The UK’s death toll from Covid-19 has now passed 100,000.
On Tuesday, 1,631 deaths were recorded, taking the total to 100,162.
The figures are based on government data for those who died within 28 days of testing positive for the virus.
The death toll exceeded 50,000 on November 11 when a further 595 people were reported to have died within 28 days of testing positive for coronavirus.
The number of cases recorded within the last 24 hours was 20,089 – the lowest figure of the year and down from 33,355 in a week.
Reacting to the grim milestone, health secretary Matt Hancock said: “My thoughts are with each and every person who has lost a loved one – behind these heart-breaking figures are friends, families and neighbours.”

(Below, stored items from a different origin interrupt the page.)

**flow/design.v**
```verilog
`default_nettype none
module instructionDecoder(
    instruction, rs1_num, rs2_num, rd_num, imm, funct3, funct7,
    inst_op, inst_op_imm, inst_store, inst_load, inst_branch,
    inst_jal, inst_jalr, inst_lui, inst_auipc);
 input wire [31:0] instruction;
 output logic [4:0] rs1_num, rs2_num, rd_num;
 output logic [31:0] imm;
 output logic [2:0] funct3;
 output logic [6:0] funct7;
 output logic inst_op, inst_op_imm, inst_store, inst_load, inst_branch, inst_jal, inst_jalr,
            inst_lui, inst_auipc;
 logic [6:0] opcode;
 logic r_type, i_type, s_type, b_type, u_type, j_type;
 assign opcode = instruction[6:0];
 assign funct3 = instruction[14:12];
 assign funct7 = (instruction[6:0] == 7'b011011) ? instruction[31:25] : 7'b0;
 assign inst_op     = (opcode == 7'b0110011) ? 1'b1 : 1'b0;
 assign inst_op_imm = (opcode == 7'b0010011) ? 1'b1 : 1'b0;
 assign inst_store  = (opcode == 7'b0100011) ? 1'b1 : 1'b0;
 assign inst_load   = (opcode == 7'b0000011) ? 1'b1 : 1'b0;
 assign inst_branch = (opcode == 7'b1100011) ? 1'b1 : 1'b0;
 assign inst_jal    = (opcode == 7'b1101111) ? 1'b1 : 1'b0;
 assign inst_jalr   = (opcode == 7'b1100111) ? 1'b1 : 1'b0;
 assign inst_lui    = (opcode == 7'b0110111) ? 1'b1 : 1'b0;
 assign inst_auipc  = (opcode == 7'b0010111) ? 1'b1 : 1'b0;
 assign r_type = (opcode == 7'b0110011);
 assign i_type = (opcode == 7'b0000011) || (opcode == 7'b0010011) || (opcode == 7'b1100111);
 assign s_type = (opcode == 7'b0100011);
 assign b_type = (opcode == 7'b1100011);
 assign u_type = (opcode == 7'b0110111) || (opcode == 7'b0010111);
 assign j_type = (opcode == 7'b1101111);
 assign rd_num  = (r_type | i_type | u_type | j_type) ? instruction[11:7] : 5'd0;
 assign rs1_num = (r_type | i_type | s_type | b_type) ? instruction[19:15] : 5'd0;
 assign rs2_num = (r_type | s_type | b_type) ? instruction[24:20] : 5'd0;
always_comb begin
	 if      (i_type) imm = {{20{instruction[31]}}, instruction[31:20]};
	 else if (s_type) imm = {{20{instruction[31]}}, instruction[31:25], instruction[11:7]};
	 else if (b_type) imm = {{20{instruction[31]}}, instruction[7], instruction[30:25], instruction[11:8], 1'b0};
	 else if (u_type) imm = {instruction[31:12], 12'b000000000000};
	 else if (j_type) imm = {{12{instruction[31]}}, instruction[19:12], instruction[20], instruction[30:21], 1'b0};
	 else imm = 32'b0;
 end
endmodule
`default_nettype wire
```
**flow/run.sh**
```bash
#!/bin/bash
# OpenROAD 26Q1-2900-gdf79404cd8, Yosys 0.63+post, stock flow scripts
make -C /OpenROAD-flow-scripts/flow DESIGN_CONFIG=/design/flow/config.mk WORK_HOME=/design/flow/orfs finish
```
**flow/config.mk**
```make
export PLATFORM = sky130hd
export DESIGN_NAME = instructionDecoder
export DESIGN_NICKNAME = instructionDecoder
export VERILOG_FILES = /design/flow/design.v
export SDC_FILE = /design/flow/constraint.sdc
export NUM_CORES = 4
export LEC_CHECK = 1
export CORE_AREA = 10 10 85 85
export DIE_AREA = 0 0 95 95
```
**flow/constraint.sdc**
```tcl
current_design instructionDecoder

set clk_period 2.9
set clk_io_pct 0.2

create_clock -name clk0 -period $clk_period

set non_clock_inputs [all_inputs -no_clocks]
set_input_delay [expr $clk_period * $clk_io_pct] -clock clk0 $non_clock_inputs
set_output_delay [expr $clk_period * $clk_io_pct] -clock clk0 [all_outputs]
```
==> results.txt <==
run results: Final Hold Vio Count 0, Hold Path Depth 4, FF/Latch Area 0 um^2, global-route wire length before repair 7380 um, vias per cell between 4 and 5, via count 1312, worst setup path class in2out, Worst Hold Class in2out, Setup violations, final 0, number of global-route vias before repair 1364, part of the cycle the worst path needs 0.966, Remaining DRCs 0, WP data arrival 2.22 ns, hold_sp instruction[3], crit path launch type primary input, RSZ-0062 raised after global routing false, Die Width 95 um, I/O pins slightly below 100, XORs/XNORs by Area 0, Max Cap Violations 0, FP Util 0.161, Synth logic family simple AND/OR/NAND/NOR gates, cell total in the yosys stat output 121, Cells after DPL 304, status finished clean, number of I/O port buffers about 98, CLK BUF 0, Area growth, synth to finish 143%, relative slew slack 0.808, registers 0, Min Clock Period, post-route roughly 2.8 ns, Critical Path RT around 2.3 ns, pre-CTS setup slack -0.209 ns, PnR worst setup slack 0.0976 ns, Max stage delay on crit path 0.48 ns, Basic Gates by Area 0.522, Pleak ~1 nW, GRT Total Usage 0.100, CP max FO 11, ANT nets after route 0, Detail Placement HPWL roughly 3900 um, initial drt markers 55, Core Box Area 5470 um^2, share of cells above drive strength 1 0.228, final WL 4760 um, Yosys chip area between 800 and 900 um^2, gpl congestion 0.831, post-route insts no fill 313, netlist area before placement between 800 and 900 um^2, Synth Area in Compound Gates 0.313, Warnings, synthesis 1, Post-synth seq share 0, Syn Area/Cell 7.27 um^2, Combinational Area 808 um^2, Initial DRT Pass Iterations 4, Pwr Density 77.0 nW/um^2, die area 9030 um^2, Die H 95 um, Max Transition Viols Final 0, Fmax 357 MHz, Core Util, Final 0.390, grt ovf 0, MUX area fraction 0.0455, Filler cells 578, maximum vdd drop 30.6 uV, Netlist cell types 34, total power 164 uW, OpenROAD warning count 32, Synth Area in Adders 0, crit end category primary output, largest net degree at the start of global routing 13, WL per Instance 15.2 um, antenna cells 0, slew of the pin with the lowest slew margin 0.287 ns, Post-Syn Instances roughly 120, Slowest cell on crit path clkdlybuf4s50_1, worst path cell trace dlygate4sd2_1, buf_4, nor2_1, nand2_2, a21oi_4, buf_12, a21o_1, clkdlybuf4s50_1, hold worst-path end inst_branch, initial antenna violation count 0, Site Rows 27
## layout by cell type, fill, tap and decap left out, types with 2 or more instances in the layout
cell type	synthesis	final
a21o_1	19	19
a21oi_1	5	5
a21oi_4	2	5
and2_1	31	30
and2_4	1	2
buf_12	0	2
buf_4	6	28
buf_6	5	2
clkbuf_2	0	2
clkdlybuf4s50_1	0	88
dlygate4sd2_1	0	8
mux2i_1	4	4
nand2_1	7	7
nand2_2	4	4
nor2_1	4	4
nor2_2	2	2
nor2_4	3	3
nor2b_1	4	4
nor3_1	4	4
## per-layer routing
metal / GRT usage / up-vias / part of all wire
met3: 0.0377 / 0 / 0.11
met5: 0 / - / 0
met1: 0.122 / 601 / 0.41
met2: 0.175 / 53 / 0.49
met4: 0 / 0 / 0
li1: - / 658 / -
## final cells by class
class	count	area share
timing repair buffer	130	0.578
tap	72	0.0422
multi-input combinational	110	0.378
inverter	1	0.00176
## worst max-delay path by stage
| stage | startpoint | to | slack, ns | cells past startpoint |
|---|---|---|---|---|
| final | instruction[6] | imm[21] | 0.1 | 8 |
| after global routing | instruction[4] | rd_num[3] | 0.01 | 8 |
| after CTS | instruction[5] | imm[21] | 0.07 | 8 |
## synthesized netlist by cell type
cell,count,area (um^2)
nand2_1,7,26.3
nor2_2,2,12.5
nand2_2,4,25.0
buf_6,5,56.3
nor2b_4,1,13.8
mux2i_1,4,40.0
nand3b_1,1,7.51
o21a_1,1,7.51
a21oi_2,2,17.5
o31ai_1,1,7.51
o21ai_1,1,5.00
nor4_1,1,6.26
nor2b_1,4,25.0
and3b_1,1,8.76
nor3b_1,1,7.51
and2_1,31,194
and3_1,1,6.26
a21oi_4,2,32.5
nor2_4,3,33.8
nand3_2,1,10.0
nor2_1,4,15.0
nor3_1,4,20.0
o21ai_4,1,16.3
o21ai_0,1,5.00
inv_1,1,3.75
buf_4,6,45.0
and2_4,1,8.76
o22ai_1,1,6.26
a32o_1,1,10.0
a21o_1,19,143
nand3_1,1,5.00
and3b_2,1,10.0
a21oi_1,5,25.0
nor4b_4,1,23.8
## cell families (layout without fill, tap and decap cells)
family,Yosys count,after routing
simple gates,70,70
compound gates,35,36
buf+inv,12,131
mux,4,4
## report_power, final
group	switching [mW]	total, mW	internal, mW
Clock	0	0	0
Combinational	0.0635	0.164	0.101
Sequential	0	0	0
## critical path: cells and delay by family
family | cells | cell delay, ns
AOI/OAI and AO/OA | 2 | 0.28
buffers and inverters | 4 | 1.09
and+or+nand+nor | 2 | 0.26
## through the flow
step / TNS [ns] / hold slack [ns] / cell area [um^2]
after floorplan: 0 / 1.22 / 880
after global placement: -7.22 / 2.00 / 2050
after detailed placement: -8.01 / 2.00 / 2050
after CTS: 0 / 1.98 / 2120
after global routing: 0 / 1.98 / 2140
final: 0 / 1.93 / 2140
## repair_timing
action                                  CTS  global route
pin swaps                                 5             0
cloned                                    1             0
endpoints found under the setup margin   60            10
hold buffers                              0             0
buffers inserted                          6             2
gates resized                            16             5
Power and IR drop assume default switching activity.
==> flow/run.sh <==
#!/bin/bash
# OpenROAD 26Q1-2900-gdf79404cd8, Yosys 0.63+post, stock flow scripts
make -C /OpenROAD-flow-scripts/flow DESIGN_CONFIG=/design/flow/config.mk WORK_HOME=/design/flow/orfs finish
==> flow/config.mk <==
export PLATFORM = sky130hd
export DESIGN_NAME = executeInteger
export DESIGN_NICKNAME = executeInteger
export VERILOG_FILES = /design/flow/design.v
export SDC_FILE = /design/flow/constraint.sdc
export NUM_CORES = 4
export LEC_CHECK = 1
export CORE_UTILIZATION = 50
==> flow/constraint.sdc <==
current_design executeInteger

set clk_period 28.4
set clk_io_pct 0.2

create_clock -name clk0 -period $clk_period

set non_clock_inputs [all_inputs -no_clocks]
set_input_delay [expr $clk_period * $clk_io_pct] -clock clk0 $non_clock_inputs
set_output_delay [expr $clk_period * $clk_io_pct] -clock clk0 [all_outputs]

Hancock said the vaccines offered “the way out” but with more than 3,500 people still being admitted to hospital each day, there was a “tough period ahead”.
Separate figures, of people who had Covid-19 recorded on their death certificate, passed 100,000 earlier on Tuesday. The data, compiled by the Office for National Statistics and its counterparts in Scotland and Northern Ireland, shows there have been almost 104,000 deaths as of January 15.
And another set of statistics, based on Covid-19 being recorded on death certificates plus deaths known to have occurred more recently – passed 100,000 on January 13.